Edwards (Katharine Hepburn), author of several biographies of iconic women, including Princess Di and Judy Garland, delivers a fresh, highly engrossing take on one of history's most legendary divas. Even those with little interest in opera or celebrity will be swept into this tale of an "awkward, fat girl" who became the "slim, lionized diva who... changed the face of opera forever." While there are more than 30 biographies of Callas (1923–1977), Edwards's perhaps most handily pierces fable with fact. (Most notably, she produces evidence refuting Nicholas Gage's claim in his recent Greek Fire
that Callas had—and lost—a son by Onassis.) Edwards chronicles Callas's life from her humble beginnings as a pharmacist's daughter in Astoria, Queens, New York, to formal music training in war-torn Greece to phenomenal triumph in the world's most renowned opera houses. She also provides descriptions of opera plots, costumes and sceneries, and admirably captures the economics, passions and egos that drove the major players in Callas's life, including her most famous paramour, Aristotle Onassis, and her publicity-seeking, self-martyring mother. "There was something of Norma Desmond and Sunset Boulevard about Maria's life after Onassis and her voice died," Edwards writes, describing Callas's lonely final years.

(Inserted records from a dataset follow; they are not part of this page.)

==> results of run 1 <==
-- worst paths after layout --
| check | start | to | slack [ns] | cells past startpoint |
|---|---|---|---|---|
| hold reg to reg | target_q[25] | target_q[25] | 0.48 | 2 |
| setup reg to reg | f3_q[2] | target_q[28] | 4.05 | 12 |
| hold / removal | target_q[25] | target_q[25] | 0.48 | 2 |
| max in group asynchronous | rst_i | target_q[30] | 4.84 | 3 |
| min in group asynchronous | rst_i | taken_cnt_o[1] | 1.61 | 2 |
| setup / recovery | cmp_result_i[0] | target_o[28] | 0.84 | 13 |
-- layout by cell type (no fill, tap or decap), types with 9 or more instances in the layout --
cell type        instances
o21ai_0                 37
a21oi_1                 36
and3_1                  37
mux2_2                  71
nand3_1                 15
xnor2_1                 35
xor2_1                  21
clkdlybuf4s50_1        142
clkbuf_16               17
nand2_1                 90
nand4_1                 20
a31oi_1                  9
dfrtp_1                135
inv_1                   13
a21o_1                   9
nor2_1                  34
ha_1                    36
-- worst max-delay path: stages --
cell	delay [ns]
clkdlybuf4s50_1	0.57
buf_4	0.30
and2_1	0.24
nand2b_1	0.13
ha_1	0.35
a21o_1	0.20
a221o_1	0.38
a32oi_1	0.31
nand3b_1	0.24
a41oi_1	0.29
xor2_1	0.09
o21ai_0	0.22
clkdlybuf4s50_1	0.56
## config.mk

```make
export PLATFORM = sky130hd
export DESIGN_NAME = mem_port_arbiter
export DESIGN_NICKNAME = d
export VERILOG_FILES = /design/src/rtl/cpu_pkg.sv /design/src/rtl/mem_port_arbiter.sv
export SDC_FILE = /design/constraint.sdc
export NUM_CORES = 1
export LEC_CHECK = 0
export CAP_MARGIN = 20
export CORE_MARGIN = 2
export CORE_UTILIZATION = 55
export DETAILED_ROUTE_END_ITERATION = 7
export DONT_BUFFER_PORTS = 1
export PLACE_DENSITY = 0.8
export SLEW_MARGIN = 10
export SYNTH_ARGS = -nofsm -noshare
export SYNTH_HDL_FRONTEND = slang
export SYNTH_SLANG_ARGS = --single-unit
```

## constraint.sdc

```tcl
create_clock -name clk_i -period 2.9 [get_ports clk_i]
set_input_delay 0.58 -clock clk_i [delete_from_list [all_inputs] [get_ports clk_i]]
set_output_delay 0.58 -clock clk_i [all_outputs]
set_load 0.05 [all_outputs]
```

Edwards recounts, too, the star's death at 53, her dispiriting funeral ("A high wind rose just as the ashes were being offered to the blustery sea, and some of them flew back and landed on the clothes of the mourners") and the grifters who swooped in to feed on Callas's financial remains. Edwards's riveting book is sure to prompt new interest in Callas's dramatic life. Two 8-page b&w photo inserts. Agent, Mitch Douglas. (Aug. 20)
Forecast:Certain to lure Callas cultists, but its appeal is likely to be much wider; several of Edwards's biographies have been bestsellers, and this one, too, has strong commercial potential.